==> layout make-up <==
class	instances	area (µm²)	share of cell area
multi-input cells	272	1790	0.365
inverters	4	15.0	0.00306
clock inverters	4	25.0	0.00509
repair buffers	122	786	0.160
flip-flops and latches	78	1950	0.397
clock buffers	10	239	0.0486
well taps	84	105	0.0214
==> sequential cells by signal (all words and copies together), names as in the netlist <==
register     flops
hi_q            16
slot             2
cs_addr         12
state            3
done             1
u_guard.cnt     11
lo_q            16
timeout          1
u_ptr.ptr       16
<file path="src/rtl/rtc_pkg.sv">
`timescale 1ns/1ps
package rtc_pkg;

    localparam int NUM_TIME   = 13;
    localparam int NIB_W      = 4;
    localparam int BYTE_W     = 8;
    localparam int IDX_W      = 4;
    localparam int ADDR_W     = 2;
    localparam int BIN_W      = 8;

    localparam logic [ADDR_W-1:0] A_ENABLE = 2'd0;
    localparam logic [ADDR_W-1:0] A_PORT   = 2'd1;
    localparam logic [ADDR_W-1:0] A_STATUS = 2'd2;

    localparam logic [BYTE_W-1:0] CMD_SEQ_A = 8'h03;
    localparam logic [BYTE_W-1:0] CMD_SEQ_B = 8'h0C;

    localparam int I_SEC1  = 0;
    localparam int I_SEC10 = 1;
    localparam int I_MIN1  = 2;
    localparam int I_MIN10 = 3;
    localparam int I_HR1   = 4;
    localparam int I_HR10  = 5;
    localparam int I_DAY1  = 6;
    localparam int I_DAY10 = 7;
    localparam int I_MON1  = 8;
    localparam int I_MON10 = 9;
    localparam int I_YR1   = 10;
    localparam int I_YR10  = 11;
    localparam int I_WDAY  = 12;

    localparam logic [IDX_W-1:0] I_CTL_D = 4'hD;
    localparam logic [IDX_W-1:0] I_CTL_E = 4'hE;
    localparam logic [IDX_W-1:0] I_CTL_F = 4'hF;

    localparam int BIT_FREEZE = 0;
    localparam int BIT_IRQ_EN = 1;
    localparam int BIT_HOLD0  = 0;
    localparam int BIT_STOP   = 1;
    localparam int BIT_H24    = 2;

    typedef enum logic [1:0] {PH_CMD, PH_IDX, PH_DATA} phase_e;

    typedef logic [NUM_TIME-1:0][NIB_W-1:0] time_t;

    typedef struct packed {
        logic              en;
        phase_e            phase;
        logic [IDX_W-1:0]  idx;
        logic              ready;
        logic              pend;
        logic              irq;
        time_t             live;
        time_t             shadow;
        logic [NIB_W-1:0]  ctl_d;
        logic [NIB_W-1:0]  ctl_e;
        logic [NIB_W-1:0]  ctl_f;
    } state_t;

    function automatic time_t time_reset();
        time_t t;
        t = '0;
        t[I_DAY1] = 4'd1;
        t[I_MON1] = 4'd1;
        return t;
    endfunction

    function automatic state_t state_reset();
        state_t s;
        s        = '0;
        s.phase  = PH_CMD;
        s.ready  = 1'b1;
        s.live   = time_reset();
        s.shadow = time_reset();
        s.ctl_d  = 4'h1;
        s.ctl_e  = 4'hF;
        s.ctl_f  = 4'h6;
        return s;
    endfunction

    function automatic logic [BIN_W-1:0] bcd2bin(input logic [NIB_W-1:0] tens,
                                                 input logic [NIB_W-1:0] units);
        return ({4'd0, tens} * 8'd10) + {4'd0, units};
    endfunction

    function automatic logic [BIN_W-1:0] bin2bcd(input logic [BIN_W-1:0] v);
        return ((v / 8'd10) << 4) | (v % 8'd10);
    endfunction

    // {carry, value}: step v by one when cin, wrapping from hi (or above) to lo
    function automatic logic [BIN_W:0] wrap_inc(input logic [BIN_W-1:0] v,
                                                input logic             cin,
                                                input logic [BIN_W-1:0] lo,
                                                input logic [BIN_W-1:0] hi);
        if (!cin)    return {1'b0, v};
        if (v >= hi) return {1'b1, lo};
        return {1'b0, v + 8'd1};
    endfunction

    function automatic logic [BIN_W-1:0] month_days(input logic [BIN_W-1:0] mon,
                                                    input logic             leap);
        case (mon)
            8'd2:                     return leap ? 8'd29 : 8'd28;
            8'd4, 8'd6, 8'd9, 8'd11:  return 8'd30;
            default:                  return 8'd31;
        endcase
    endfunction

endpackage

</file>
<file path="src/rtl/rtc_hour_step.sv">
`timescale 1ns/1ps
module rtc_hour_step
    import rtc_pkg::*;
(
    input  logic [NIB_W-1:0] units_i,
    input  logic [NIB_W-1:0] tens_i,
    input  logic             mode24_i,
    input  logic             cin_i,
    output logic [NIB_W-1:0] units_o,
    output logic [NIB_W-1:0] tens_o,
    output logic             cout_o
);

    logic [BIN_W:0]   h24_r;
    logic [BIN_W-1:0] h12;
    logic [BIN_W-1:0] h12_n;
    logic             pm_n;
    logic [BIN_W-1:0] b;

    always_comb begin
        units_o = units_i;
        tens_o  = tens_i;
        cout_o  = 1'b0;
        h24_r   = wrap_inc(bcd2bin(tens_i, units_i), cin_i, 8'd0, 8'd23);
        h12     = bcd2bin({2'b00, tens_i[1:0]}, units_i);
        h12_n   = h12;
        pm_n    = tens_i[2];
        b       = '0;
        if (cin_i) begin
            if (mode24_i) begin
                b       = bin2bcd(h24_r[BIN_W-1:0]);
                units_o = b[3:0];
                tens_o  = b[7:4];
                cout_o  = h24_r[BIN_W];
            end else begin
                if (h12 == 8'd11) begin
                    h12_n  = 8'd12;
                    pm_n   = ~tens_i[2];
                    cout_o = tens_i[2];
                end else if (h12 >= 8'd12) begin
                    h12_n = 8'd1;
                end else begin
                    h12_n = h12 + 8'd1;
                end
                b       = bin2bcd(h12_n);
                units_o = b[3:0];
                tens_o  = {1'b0, pm_n, b[5:4]};
            end
        end
    end

endmodule

</file>
<file path="src/rtl/rtc_calendar_step.sv">
`timescale 1ns/1ps
module rtc_calendar_step
    import rtc_pkg::*;
(
    input  time_t cur_i,
    input  logic  mode24_i,
    output time_t nxt_o
);

    logic [BIN_W:0]   sec_r, min_r, day_r, mon_r, yr_r, wd_r;
    logic [BIN_W-1:0] sec_b, min_b, day_b, mon_b, yr_b;
    logic [BIN_W-1:0] mon_bin, yr_bin;
    logic             leap;
    logic [NIB_W-1:0] hr_units, hr_tens;
    logic             hr_carry;
    logic             unused_bits;

    assign mon_bin = bcd2bin(cur_i[I_MON10], cur_i[I_MON1]);
    assign yr_bin  = bcd2bin(cur_i[I_YR10], cur_i[I_YR1]);
    assign leap    = (yr_bin[1:0] == 2'b00);

    always_comb begin
        sec_r = wrap_inc(bcd2bin(cur_i[I_SEC10], cur_i[I_SEC1]), 1'b1, 8'd0, 8'd59);
        min_r = wrap_inc(bcd2bin(cur_i[I_MIN10], cur_i[I_MIN1]), sec_r[BIN_W], 8'd0, 8'd59);
    end

    rtc_hour_step u_hour (
        .units_i  (cur_i[I_HR1]),
        .tens_i   (cur_i[I_HR10]),
        .mode24_i (mode24_i),
        .cin_i    (min_r[BIN_W]),
        .units_o  (hr_units),
        .tens_o   (hr_tens),
        .cout_o   (hr_carry)
    );

    always_comb begin
        day_r = wrap_inc(bcd2bin(cur_i[I_DAY10], cur_i[I_DAY1]), hr_carry, 8'd1,
                         month_days(mon_bin, leap));
        mon_r = wrap_inc(mon_bin, day_r[BIN_W], 8'd1, 8'd12);
        yr_r  = wrap_inc(yr_bin, mon_r[BIN_W], 8'd0, 8'd99);
        wd_r  = wrap_inc({4'd0, cur_i[I_WDAY]}, hr_carry, 8'd0, 8'd6);

        sec_b = bin2bcd(sec_r[BIN_W-1:0]);
        min_b = bin2bcd(min_r[BIN_W-1:0]);
        day_b = bin2bcd(day_r[BIN_W-1:0]);
        mon_b = bin2bcd(mon_r[BIN_W-1:0]);
        yr_b  = bin2bcd(yr_r[BIN_W-1:0]);

        nxt_o          = cur_i;
        nxt_o[I_SEC1]  = sec_b[3:0];
        nxt_o[I_SEC10] = sec_b[7:4];
        nxt_o[I_MIN1]  = min_b[3:0];
        nxt_o[I_MIN10] = min_b[7:4];
        nxt_o[I_HR1]   = hr_units;
        nxt_o[I_HR10]  = hr_tens;
        nxt_o[I_DAY1]  = day_b[3:0];
        nxt_o[I_DAY10] = day_b[7:4];
        nxt_o[I_MON1]  = mon_b[3:0];
        nxt_o[I_MON10] = mon_b[7:4];
        nxt_o[I_YR1]   = yr_b[3:0];
        nxt_o[I_YR10]  = yr_b[7:4];
        nxt_o[I_WDAY]  = wd_r[3:0];
    end

    assign unused_bits = ^{yr_r[BIN_W], wd_r[BIN_W:4]};

endmodule

</file>
<file path="src/rtl/bcd_rtc_core.sv">
`timescale 1ns/1ps
module bcd_rtc_core
    import rtc_pkg::*;
(
    input  logic              clk_i,
    input  logic              rst_ni,
    input  logic              host_wr_i,
    input  logic              host_rd_i,
    input  logic [ADDR_W-1:0] host_addr_i,
    input  logic [BYTE_W-1:0] host_wdata_i,
    output logic [BYTE_W-1:0] host_rdata_o,
    input  logic              sec_tick_i,
    output logic              irq_o
);

    state_t st_q, st_d;
    time_t  step_nxt;

    logic port_sel, port_wr, data_wr, data_rd, port_acc, stat_rd, advance;
    logic [BYTE_W-1:0] reg_rd, rd_val;

    rtc_calendar_step u_step (
        .cur_i    (st_q.live),
        .mode24_i (st_q.ctl_f[BIT_H24]),
        .nxt_o    (step_nxt)
    );

    assign port_sel = (host_addr_i == A_PORT) && st_q.en;
    assign port_wr  = host_wr_i && port_sel;
    assign data_wr  = port_wr && (st_q.phase == PH_DATA);
    assign data_rd  = host_rd_i && !host_wr_i && port_sel && (st_q.phase == PH_DATA);
    assign port_acc = port_wr || data_rd;
    assign stat_rd  = host_rd_i && !host_wr_i && (host_addr_i == A_STATUS);
    assign advance  = sec_tick_i && !st_q.ctl_f[BIT_HOLD0] && !st_q.ctl_f[BIT_STOP];

    always_comb begin
        st_d      = st_q;
        st_d.pend = 1'b0;
        st_d.irq  = sec_tick_i && st_q.ctl_d[BIT_IRQ_EN];

        // ready: status read clears, pending access sets, new access clears
        if (stat_rd)    st_d.ready = 1'b0;
        if (st_q.pend)  st_d.ready = 1'b1;
        if (port_acc) begin
            st_d.ready = 1'b0;
            st_d.pend  = 1'b1;
        end

        if (host_wr_i && (host_addr_i == A_ENABLE)) begin
            st_d.en    = host_wdata_i[0];
            st_d.phase = PH_CMD;
        end

        if (port_wr) begin
            unique case (st_q.phase)
                PH_CMD: begin
                    if ((host_wdata_i == CMD_SEQ_A) || (host_wdata_i == CMD_SEQ_B))
                        st_d.phase = PH_IDX;
                end
                PH_IDX: begin
                    st_d.idx   = host_wdata_i[IDX_W-1:0];
                    st_d.phase = PH_DATA;
                end
                PH_DATA: st_d.phase = PH_DATA;
                default: st_d.phase = PH_CMD;
            endcase
        end

        st_d.live = advance ? step_nxt : st_q.live;

        if (data_wr) begin
            if (st_q.idx < IDX_W'(NUM_TIME)) begin
                st_d.live[st_q.idx] = host_wdata_i[NIB_W-1:0];
            end else begin
                case (st_q.idx)
                    I_CTL_D: st_d.ctl_d = host_wdata_i[NIB_W-1:0];
                    I_CTL_E: st_d.ctl_e = host_wdata_i[NIB_W-1:0];
                    default: st_d.ctl_f = host_wdata_i[NIB_W-1:0];
                endcase
            end
        end

        if (data_wr || data_rd) st_d.idx = st_q.idx + 1'b1;

        if (st_d.ctl_f[BIT_HOLD0]) begin
            st_d.live[I_SEC1]  = '0;
            st_d.live[I_SEC10] = '0;
        end

        if (!st_q.ctl_d[BIT_FREEZE] && (sec_tick_i || data_wr))
            st_d.shadow = st_d.live;
    end

    always_ff @(posedge clk_i) begin
        if (!rst_ni) st_q <= state_reset();
        else         st_q <= st_d;
    end

    always_comb begin
        if (st_q.idx < IDX_W'(NUM_TIME)) begin
            reg_rd = {4'd0, st_q.shadow[st_q.idx]};
        end else begin
            case (st_q.idx)
                I_CTL_D: reg_rd = {4'd0, st_q.ctl_d};
                I_CTL_E: reg_rd = {4'd0, st_q.ctl_e};
                default: reg_rd = {4'd0, st_q.ctl_f};
            endcase
        end
        case (host_addr_i)
            A_ENABLE: rd_val = {7'd0, st_q.en};
            A_PORT:   rd_val = (st_q.en && (st_q.phase == PH_DATA)) ? reg_rd : '0;
            A_STATUS: rd_val = {st_q.ready, 7'd0};
            default:  rd_val = '0;
        endcase
    end

    assign host_rdata_o = host_rd_i ? rd_val : '0;
    assign irq_o        = st_q.irq;

endmodule

</file>
<file path="config.mk">
export PLATFORM = sky130hd
export DESIGN_NAME = bcd_rtc_core
export DESIGN_NICKNAME = d
export VERILOG_FILES = /design/src/rtl/rtc_pkg.sv /design/src/rtl/rtc_hour_step.sv /design/src/rtl/rtc_calendar_step.sv /design/src/rtl/bcd_rtc_core.sv
export SDC_FILE = /design/constraint.sdc
export NUM_CORES = 1
export LEC_CHECK = 0
export CORE_MARGIN = 10
export CORE_UTILIZATION = 25
export CTS_CLUSTER_SIZE = 14
export DETAILED_ROUTE_END_ITERATION = 10
export PLACE_DENSITY = 0.41
export SYNTH_ARGS = -nofsm -noshare
export SYNTH_HDL_FRONTEND = slang
export SYNTH_SLANG_ARGS = --single-unit
</file>
<file path="constraint.sdc">
create_clock -name clk_i -period 6.5 [get_ports clk_i]
set_clock_uncertainty 0.15 [all_clocks]
set_input_delay 0.975 -clock clk_i [delete_from_list [all_inputs] [get_ports clk_i]]
set_output_delay 0.975 -clock clk_i [all_outputs]
set_load 0.01 [all_outputs]
</file>
==> impl_metrics.env <==
export IMPL_ys_types=109
export IMPL_placed_cell_area_um2=13990
export IMPL_critPathLaunchType="flip-flop"
export IMPL_synthArstFlopShare_pct=0
export IMPL_antenna_cells=0
export IMPL_die_area_um2=59020
export IMPL_start_util_pct=25.33
export IMPL_r2r_start="st_q[100]"
export IMPL_fill_cells=5368
export IMPL_drive_gt1_share_pct=16.57
export IMPL_clk_pin_slew_ns=0.05
export IMPL_fin_crit_ns=6.202
export IMPL_vias=12972
export IMPL_grt_total_usage_pct=14.31
export IMPL_status="finished clean"
export IMPL_setup_viol=0
export IMPL_final_cell_mix="nand2_1 (172), nor2_1 (171), buf_4 (134), a21oi_1 (129), dfxtp_1 (123)"
export IMPL_stdcell_count=2444
export IMPL_cts_htree_levels=4
export IMPL_ys_ff_latch=126
export IMPL_crit_fanout=4
export IMPL_worstSkewPairLatency_ns=0.42
export IMPL_gr_total_overflow=0
export IMPL_hold_buffers=0
export IMPL_synth_ff_type="dfxtp_1"
export IMPL_tightest_slew_ns=1.004
export IMPL_antenna_found_initial=0
export IMPL_clockBufferDepth=2
export IMPL_io_pins=24
export IMPL_grt_pass1_wl_mm=69.38
export IMPL_ir_drop_mv=0.1616
export IMPL_final_area_um2=15030
export IMPL_dp_hpwl_mm=32.68
export IMPL_post_place_cells=2393
export IMPL_crit_slowest_cell="fa_1"
export IMPL_io_buffer_count=20
export IMPL_synthToLayoutAreaGrowth_pct=20.96
export IMPL_die_h_um=242.9
export IMPL_grt_start_max_net_pins=63
export IMPL_root_buffer="clkbuf_16"
export IMPL_wl_mm=44.34
export IMPL_rsz0062_at_grt="true"
export IMPL_rows=81
export IMPL_holdCritPathClass="flip-flop to flip-flop"
export IMPL_relSlewSlack_pct=33.09
export IMPL_ys_seq_area_share_pct=20.30
export IMPL_final_common_cell="nand2_1"
export IMPL_cts_made_buffers=17
export IMPL_fin_tns_setup_ns=0
export IMPL_final_antenna_net_count=0
export IMPL_fp_coreArea_um2=49050
export IMPL_final_max_slew_viol_count=0
export IMPL_worst_hold_startpoint="st_q[117]"
export IMPL_worstPathArrival_ns=6.37
export IMPL_cap_violations=0
export IMPL_layout_nets=1876
export IMPL_cp_required_ns=6.66
export IMPL_yosys_warnings=0
export IMPL_place_congestion=0.8359
export IMPL_critical_path_endpoint_type="flip-flop"
export IMPL_synth_edff_count=0
export IMPL_vias_per_cell=5.308
export IMPL_place_ws_ns=0.02509
export IMPL_routedWlPerCell_um=18.14
export IMPL_crit_type="flip-flop to flip-flop"
export IMPL_fin_crit_sh_pct=95.42
export IMPL_critical_path_startpoint="st_q[100]"
export IMPL_max_freq_ghz=0.1612
export IMPL_drcViolationCount=0
export IMPL_power_mw=1.706
export IMPL_worst_slack_ns=0.2975
export IMPL_powerDensity_nw_per_um2=113.5
export IMPL_hold_viol=0
export IMPL_avgSynthCellArea_um2=7.396
export IMPL_p_leak_nw=5.859
export IMPL_initialDrtViolationCount=791
export IMPL_cts_tree="yes"
export IMPL_firstDrtPassIters=5
export IMPL_syn_area_um2=12430
export IMPL_syn_inst=1680
export IMPL_die_x_um=242.9
export IMPL_slowest_delay_ns=0.49
export IMPL_grt_pass1_vias=12337
export IMPL_cts_sinks=126
[synth_stat cells, types with 6 or more instances]
library cell	number	share of area (%)
o21a_1	10	0.60
a221oi_1	10	0.70
nor4_1	11	0.55
a31o_2	8	0.56
mux2i_1	16	1.3
fa_1	12	1.9
nand4_1	16	0.81
a21boi_0	7	0.42
nand2b_1	21	1.1
o211ai_1	34	2.1
o22ai_1	15	0.76
ha_1	80	8.1
a211oi_1	28	1.7
nor2b_1	9	0.45
inv_1	54	1.6
o31ai_1	20	1.2
xnor2_1	36	2.5
and3_1	17	0.86
o21ai_0	114	4.6
or3_1	19	0.96
o2bb2ai_1	6	0.42
a21o_1	18	1.1
o21ai_1	6	0.24
nand2_1	175	5.3
nand3_1	70	2.8
or2_2	6	0.30
nor3_1	62	2.5
xor2_1	22	1.6
dfxtp_1	126	20
a221o_1	6	0.48
a31oi_1	40	2.0
nor2_1	173	5.2
a21oi_1	134	5.4
and2_1	41	2.1
buf_4	6	0.36
o211a_1	8	0.64
mux4_2	13	2.4
buf_2	16	0.64
clkbuf_1	63	1.9
o2111ai_1	8	0.56
a22oi_1	9	0.54
[worst paths after layout]
| kind | slack, ns | depth (start not counted) | to |
|---|---|---|---|
| setup / recovery | 0.30 | 29 | st_q[51] |
| hold / removal | 0.30 | 2 | st_q[118] |
| setup reg to reg | 0.30 | 29 | st_q[51] |
| hold reg to reg | 0.30 | 2 | st_q[118] |
[area by class of cell]
type,count,area (um2),area share [%]
clock buffer,22,464.2,3.088
clock inverter,8,67.56,0.4495
inverter,57,214.0,1.423
multi-input combinational,1407,9642,64.15
sequential,126,2526,16.81
tap,664,830.8,5.527
timing repair buffer,160,1286,8.557
[worst max-delay path: cells and delay by family, from the launching register on]
kind,cells,cell delay (ns)
AO/OA/AOI/OAI,12,2.39
adder cells (fa/ha/maj),5,1.37
flip-flops,1,0.36
buffers and inverters,3,0.33
AND/OR/NAND/NOR,9,1.46
[power by group]
part | internal, mW | switching, mW | leakage (nW) | total (mW)
logic | 0.0123 | 0.0354 | 4.58 | 0.0477
clock network | 0.537 | 0.348 | 0.265 | 0.885
registers | 0.773 | 0.000181 | 1.02 | 0.773
total | 1.32 | 0.384 | 5.86 | 1.71
[per-layer routing]
layer | track usage [%] | wire length, um | vias up
met4 | 2.794 | 497 | 0
li1 | - | - | 6443
met5 | 0 | 0 | -
met2 | 24.04 | 21170 | 212
met3 | 1.570 | 1129 | 30
met1 | 19.41 | 21540 | 6287
[per-stage QoR]
stage	hold WS, ns	util, %
floorplan	0.2734	-
global placement	0.2856	28.52
detailed placement	0.2933	28.52
CTS	0.3032	29.63
global route	0.3328	30.64
finish	0.3005	30.64
[kinds of logic (layout without fill, tap and decap cells)]
| family | Yosys count | after routing | synth area share (%) |
|---|---|---|---|
| AND/OR/NAND/NOR | 649 | 649 | 24.81 |
| AO/OA/AOI/OAI | 569 | 569 | 31.46 |
| buffers and inverters | 149 | 247 | 4.974 |
| flip-flops | 126 | 126 | 20.30 |
| adder cells (fa/ha/maj) | 93 | 93 | 10.07 |
| XOR/XNOR | 60 | 60 | 4.350 |
| multiplexers | 33 | 33 | 4.008 |
| other | 1 | 3 | 0.03018 |
[sequential cells by signal, summed over array words and instances (netlist names)]
signal and flops:
st_q 125, irq_o 1
[timing repair]
| action | CTS | global route |
|---|---|---|
| cloned | 0 | 2 |
| hold endpoints to repair | 0 | 0 |
| setup endpoints to repair | 1 | 38 |
| setup buffers | 1 | 20 |
| resized for setup | 2 | 81 |
| pin swaps | 1 | 45 |
Note: power is estimated with default switching activity, not from simulation.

====================

YOUR OBJECTIVE.
Beginning at the line with "export IMPL_tightest_slew_ns=1.004" and stopping after the line with "export IMPL_wl_mm=44.34", please write out every line of the data above exactly and nothing else.

EXERCISE SOLUTION.
export IMPL_tightest_slew_ns=1.004
export IMPL_antenna_found_initial=0
export IMPL_clockBufferDepth=2
export IMPL_io_pins=24
export IMPL_grt_pass1_wl_mm=69.38
export IMPL_ir_drop_mv=0.1616
export IMPL_final_area_um2=15030
export IMPL_dp_hpwl_mm=32.68
export IMPL_post_place_cells=2393
export IMPL_crit_slowest_cell="fa_1"
export IMPL_io_buffer_count=20
export IMPL_synthToLayoutAreaGrowth_pct=20.96
export IMPL_die_h_um=242.9
export IMPL_grt_start_max_net_pins=63
export IMPL_root_buffer="clkbuf_16"
export IMPL_wl_mm=44.34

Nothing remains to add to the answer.